There were many speakers, but the one who attracted the biggest crowd was the 27-year-old Greta Thunberg, lecturer in climate economics at the Free University of Berlin and UN Climate Ambassador. Over the past ten years, she told us, a number of factors had persuaded countries to reduce their emissions by far more than most climate analysts had foreseen.

“By 2022 the sense of urgency was widespread.”

By 2022 the sense of urgency was widespread. The Covid-19 pandemic had shaken people to the core, and when we emerged, with so much of the economy in tatters, there was a huge, worldwide determination that we had to rebuild the economy along different lines, emphasising the economics of kindness, rather than the economics of greed and shareholder value maximisation. Ten countries joined Finland in setting a goal to reduce their emissions to zero by 2035. China, having shown what was possible when it built a 1,000-bed hospital in Wuhan in ten days, installed a million residential solar systems in a week.

Thunberg asked: what had caused the global ramping up of effort?

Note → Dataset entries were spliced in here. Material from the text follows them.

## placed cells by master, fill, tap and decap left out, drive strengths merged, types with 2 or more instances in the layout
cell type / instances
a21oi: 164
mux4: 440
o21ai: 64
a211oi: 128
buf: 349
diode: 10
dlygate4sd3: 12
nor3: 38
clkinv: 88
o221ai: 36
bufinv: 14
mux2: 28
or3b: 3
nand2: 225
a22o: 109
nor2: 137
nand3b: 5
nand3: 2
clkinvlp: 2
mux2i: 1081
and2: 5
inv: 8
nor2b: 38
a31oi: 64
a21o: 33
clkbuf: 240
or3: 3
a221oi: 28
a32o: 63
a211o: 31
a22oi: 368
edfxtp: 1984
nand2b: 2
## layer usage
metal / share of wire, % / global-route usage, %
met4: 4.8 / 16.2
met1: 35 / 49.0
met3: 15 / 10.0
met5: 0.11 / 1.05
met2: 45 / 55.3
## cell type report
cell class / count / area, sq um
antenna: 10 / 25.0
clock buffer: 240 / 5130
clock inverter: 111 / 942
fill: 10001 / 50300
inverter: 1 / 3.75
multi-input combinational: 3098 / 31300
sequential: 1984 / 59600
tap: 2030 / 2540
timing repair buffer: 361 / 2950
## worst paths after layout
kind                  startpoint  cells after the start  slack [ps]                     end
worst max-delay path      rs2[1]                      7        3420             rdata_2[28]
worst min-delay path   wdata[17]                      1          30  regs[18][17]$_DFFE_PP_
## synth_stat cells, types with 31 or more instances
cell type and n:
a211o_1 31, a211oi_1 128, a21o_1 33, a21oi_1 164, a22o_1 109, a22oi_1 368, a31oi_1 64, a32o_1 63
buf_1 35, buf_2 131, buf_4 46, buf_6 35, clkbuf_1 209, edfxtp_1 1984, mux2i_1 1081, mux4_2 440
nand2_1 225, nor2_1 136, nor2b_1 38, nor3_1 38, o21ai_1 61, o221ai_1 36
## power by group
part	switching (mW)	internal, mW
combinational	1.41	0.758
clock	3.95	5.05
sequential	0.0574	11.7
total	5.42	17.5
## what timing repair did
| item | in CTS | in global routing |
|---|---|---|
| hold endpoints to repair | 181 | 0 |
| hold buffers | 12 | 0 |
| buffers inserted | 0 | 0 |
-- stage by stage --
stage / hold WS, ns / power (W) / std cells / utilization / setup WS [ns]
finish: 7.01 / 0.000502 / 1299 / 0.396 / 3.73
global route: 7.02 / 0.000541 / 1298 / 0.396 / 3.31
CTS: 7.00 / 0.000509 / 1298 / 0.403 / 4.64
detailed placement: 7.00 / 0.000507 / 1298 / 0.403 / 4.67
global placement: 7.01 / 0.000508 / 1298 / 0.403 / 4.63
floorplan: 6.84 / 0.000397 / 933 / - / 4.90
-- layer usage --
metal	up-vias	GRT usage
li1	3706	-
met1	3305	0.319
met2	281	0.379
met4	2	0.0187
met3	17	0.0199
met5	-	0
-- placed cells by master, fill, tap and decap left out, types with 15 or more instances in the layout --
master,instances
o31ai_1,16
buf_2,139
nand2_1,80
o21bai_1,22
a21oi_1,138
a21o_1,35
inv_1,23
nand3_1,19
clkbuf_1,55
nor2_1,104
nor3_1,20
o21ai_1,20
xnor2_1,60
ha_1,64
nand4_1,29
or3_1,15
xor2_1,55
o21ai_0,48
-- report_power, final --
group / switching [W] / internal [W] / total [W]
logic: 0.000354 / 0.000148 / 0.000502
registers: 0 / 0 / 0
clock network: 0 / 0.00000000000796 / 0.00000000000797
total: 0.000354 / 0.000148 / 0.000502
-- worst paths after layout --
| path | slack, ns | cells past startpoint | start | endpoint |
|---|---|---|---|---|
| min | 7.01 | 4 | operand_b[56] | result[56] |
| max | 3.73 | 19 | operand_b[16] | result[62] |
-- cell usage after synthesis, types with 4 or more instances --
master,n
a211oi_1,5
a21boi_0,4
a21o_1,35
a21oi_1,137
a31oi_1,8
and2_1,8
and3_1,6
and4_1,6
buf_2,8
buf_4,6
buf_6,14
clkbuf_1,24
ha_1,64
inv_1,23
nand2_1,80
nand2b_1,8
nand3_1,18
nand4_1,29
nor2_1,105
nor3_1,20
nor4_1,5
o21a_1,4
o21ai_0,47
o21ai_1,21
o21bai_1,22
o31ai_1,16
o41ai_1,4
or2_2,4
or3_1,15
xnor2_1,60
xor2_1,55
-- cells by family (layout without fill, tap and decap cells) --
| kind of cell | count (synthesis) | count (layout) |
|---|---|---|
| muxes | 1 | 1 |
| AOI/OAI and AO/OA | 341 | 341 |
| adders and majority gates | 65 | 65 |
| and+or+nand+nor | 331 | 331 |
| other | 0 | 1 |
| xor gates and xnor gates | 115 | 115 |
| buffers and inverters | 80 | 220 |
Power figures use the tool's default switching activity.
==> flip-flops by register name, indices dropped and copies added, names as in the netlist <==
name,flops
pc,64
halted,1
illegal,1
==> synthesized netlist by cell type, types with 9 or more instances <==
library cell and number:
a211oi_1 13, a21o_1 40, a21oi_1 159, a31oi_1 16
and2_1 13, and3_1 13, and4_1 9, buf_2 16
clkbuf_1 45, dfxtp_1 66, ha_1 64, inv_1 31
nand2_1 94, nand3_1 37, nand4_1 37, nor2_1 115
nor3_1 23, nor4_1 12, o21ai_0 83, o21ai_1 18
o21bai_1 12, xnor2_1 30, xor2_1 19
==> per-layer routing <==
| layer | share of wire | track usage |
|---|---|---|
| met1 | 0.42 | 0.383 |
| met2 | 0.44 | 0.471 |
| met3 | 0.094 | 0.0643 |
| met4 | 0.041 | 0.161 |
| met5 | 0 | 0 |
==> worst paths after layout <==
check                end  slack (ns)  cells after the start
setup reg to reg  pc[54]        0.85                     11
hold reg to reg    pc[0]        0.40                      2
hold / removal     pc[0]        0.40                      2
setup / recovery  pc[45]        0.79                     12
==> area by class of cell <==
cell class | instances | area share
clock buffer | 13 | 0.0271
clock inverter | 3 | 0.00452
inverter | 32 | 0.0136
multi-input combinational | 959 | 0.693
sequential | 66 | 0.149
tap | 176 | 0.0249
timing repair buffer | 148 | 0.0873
## config.mk

```make
export PLATFORM = sky130hd
export DESIGN_NAME = inst_decoder
export DESIGN_NICKNAME = d
export VERILOG_FILES = /design/src/logic/rv_isa_pkg.sv /design/src/logic/rv_types_pkg.sv /design/src/logic/inst_decoder.sv
export SDC_FILE = /design/constraint.sdc
export NUM_CORES = 1
export LEC_CHECK = 0
export BUFFER_PORTS_ARGS = -buffer_cell sky130_fd_sc_hd__buf_2
export CAP_MARGIN = 5
export CORE_ASPECT_RATIO = 1.2
export CORE_UTILIZATION = 32
export DETAILED_ROUTE_END_ITERATION = 10
export GPL_TIMING_DRIVEN = 0
export PLACE_DENSITY_LB_ADDON = 0.1
export SETUP_SLACK_MARGIN = 0.1
export SKIP_LAST_GASP = 1
export SLEW_MARGIN = 20
export SYNTH_ARGS = -nofsm -noshare
export SYNTH_HDL_FRONTEND = slang
export SYNTH_SLANG_ARGS = --single-unit
```

## constraint.sdc

```tcl
create_clock -name vclk -period 1.15
set_input_delay 0 -clock vclk [all_inputs]
set_output_delay 0 -clock vclk [all_outputs]
set_load 0.03 [all_outputs]
```
--- src/agc_defines.svh ---
`ifndef AGC_DEFINES_SVH
`define AGC_DEFINES_SVH

// Datapath widths
`define AGC_LANES               8
`define AGC_IN_BITS             12
`define AGC_OUT_BITS            5
`define AGC_SCALE_BITS          17
`define AGC_SCALE_FRAC          12      // Fraction bits of the scale
`define AGC_OFFSET_BITS         16      // Units of 1/16 output LSB
`define AGC_SUMSQ_BITS          24
`define AGC_COUNT_BITS          12

// Loop start values and limits
`define AGC_START_SCALE         1500
`define AGC_START_OFFSET        0
`define AGC_START_SCALE_DELTA   30
`define AGC_START_OFFSET_DELTA  25
`define AGC_SCALE_MIN           300
`define AGC_SCALE_MAX           130000

// Window timing
`define AGC_WINDOW_CYCLES       256
`define AGC_BOOT_CYCLES         31
`define AGC_MS_SHIFT            11      // log2(window * lanes)
`define AGC_TARGET_MS           16
`define AGC_MS_ERR              2
`define AGC_OFFSET_ERR          5

// APB register map
`define AGC_APB_ADDR_BITS       8
`define AGC_APB_DATA_BITS       32
`define ADDR_CTRL               8'h00
`define ADDR_SCALE_DELTA        8'h04
`define ADDR_OFFSET_DELTA       8'h08
`define ADDR_SCALE              8'h0C
`define ADDR_OFFSET             8'h10
`define ADDR_SUMSQ              8'h14
`define ADDR_GT                 8'h18
`define ADDR_LT                 8'h1C
`define ADDR_LOOPS              8'h20

`endif

--- src/agc_pkg.sv ---
`include "agc_defines.svh"

package agc_pkg;

    // One sample lane
    typedef logic signed [`AGC_IN_BITS-1:0]  in_lane_t;
    typedef logic signed [`AGC_OUT_BITS-1:0] out_lane_t;

    // Eight lanes per clock
    typedef in_lane_t  [`AGC_LANES-1:0] sample_in_t;
    typedef out_lane_t [`AGC_LANES-1:0] sample_out_t;

    typedef logic        [`AGC_SCALE_BITS-1:0]  scale_t;   // Unsigned, 12 fraction bits
    typedef logic signed [`AGC_OFFSET_BITS-1:0] offset_t;
    typedef logic        [`AGC_SUMSQ_BITS-1:0]  sumsq_t;
    typedef logic        [`AGC_COUNT_BITS-1:0]  count_t;

    typedef enum logic [2:0] {
        BOOT,
        CLEAR,
        MEASURE,
        CALC,
        APPLY
    } loop_state_t;

endpackage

Alongside the shockwaves from the pandemic, pressure from the persistent climate protests and the continuing litany of climate disasters, it was the financial impacts that finally hit home, she said, starting with the collapse of a major global re-insurance company and the financial crisis that followed, so hot on the heels of the one we were just crawling out of.

Back in 2020, she reminded us, the Bank of International Settlements had warned us that an unexpected event caused by the climate emergency was likely to trigger a financial crisis. And when it did, pressure from financially-literate climate activists persuaded the Bank of England, the European Central Bank and the People’s Bank of China to act decisively. They started by using green quantitative easing to purchase climate action bonds from governments, pumping billions into the energy transition. They pledged to act as buyer of last resort for all climate-related loans, thereby providing credit security for the trillions in investments that were needed to finance the transition to 100% renewable energy. And in 2024 they went a big step further, issuing green credit guidance which effectively prevented the banks from creating any credit for new fossil-fuel projects.

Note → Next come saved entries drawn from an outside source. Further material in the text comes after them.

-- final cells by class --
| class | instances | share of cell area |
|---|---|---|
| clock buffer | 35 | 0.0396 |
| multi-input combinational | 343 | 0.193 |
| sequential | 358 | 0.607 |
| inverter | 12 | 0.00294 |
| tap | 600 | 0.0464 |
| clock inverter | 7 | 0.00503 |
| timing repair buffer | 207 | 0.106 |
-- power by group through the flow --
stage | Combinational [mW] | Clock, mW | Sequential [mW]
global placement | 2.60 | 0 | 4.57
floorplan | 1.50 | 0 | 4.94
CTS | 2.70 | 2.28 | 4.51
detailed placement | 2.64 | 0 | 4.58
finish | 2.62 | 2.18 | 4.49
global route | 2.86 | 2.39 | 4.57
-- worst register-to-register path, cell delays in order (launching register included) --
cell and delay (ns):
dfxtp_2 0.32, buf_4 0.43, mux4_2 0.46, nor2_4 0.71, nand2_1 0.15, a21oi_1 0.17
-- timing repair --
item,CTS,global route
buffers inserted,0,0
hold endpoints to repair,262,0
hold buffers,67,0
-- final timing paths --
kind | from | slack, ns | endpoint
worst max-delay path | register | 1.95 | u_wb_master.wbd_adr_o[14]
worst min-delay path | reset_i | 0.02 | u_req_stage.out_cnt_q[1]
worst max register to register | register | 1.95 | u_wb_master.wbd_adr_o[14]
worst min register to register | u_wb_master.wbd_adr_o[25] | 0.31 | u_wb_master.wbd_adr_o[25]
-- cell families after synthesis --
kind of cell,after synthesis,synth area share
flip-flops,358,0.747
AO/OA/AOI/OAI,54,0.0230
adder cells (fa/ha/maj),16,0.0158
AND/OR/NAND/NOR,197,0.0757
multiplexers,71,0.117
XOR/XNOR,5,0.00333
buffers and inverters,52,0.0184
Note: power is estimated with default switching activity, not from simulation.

At the same time, the climate divestment movement was pressuring institutions and pension funds to rid themselves of all their fossil-fuel holdings. What had begun as a small student movement had morphed into a massive global movement, reaching investment giants like Norway’s Sovereign Wealth Fund and Black Rock, with its $7 trillion of investments. Fossil-fuel expansion projects, which had lobbied their way to approval, found themselves starved of the investment needed to proceed, pincered by the central banks and the divestment movement.

“The climate divestment movement had pressured institutions and pension funds to rid themselves of their fossil fuel holdings.”

The widespread adoption of Green New Deals played a crucial role, Thunberg said, removing resistance to change by providing income security for fossil fuel workers as they retrained for careers doing home retrofits or installing wind and solar.

2022 was the year when something shifted, she said. Until then, scientific confusion, political cynicism and climate doomsterism had combined to make many people believe that action was useless and climate collapse inevitable.

“Remember Glastonbury in the summer of 2022?” she asked? Whoops, whistles and applause from dozens of people acknowledged the reference.

The 2021 festival had been cancelled. Thunberg had been invited to speak in ’22 and she was scheduled to follow a set from a high profile old rocker who was still a crowdpuller. Towards the end of his set he got into a preamble to a song with a “live-for-now-‘cos-we’re-all-gonna-fry,” message. Tens of thousands of people in the audience were there for Thunberg as much as his band so a stir picked up – they didn’t want to hear that message. The stir gathered volume and soon the torrent of derision actually drove him to slope off stage making profane gestures to the crowd.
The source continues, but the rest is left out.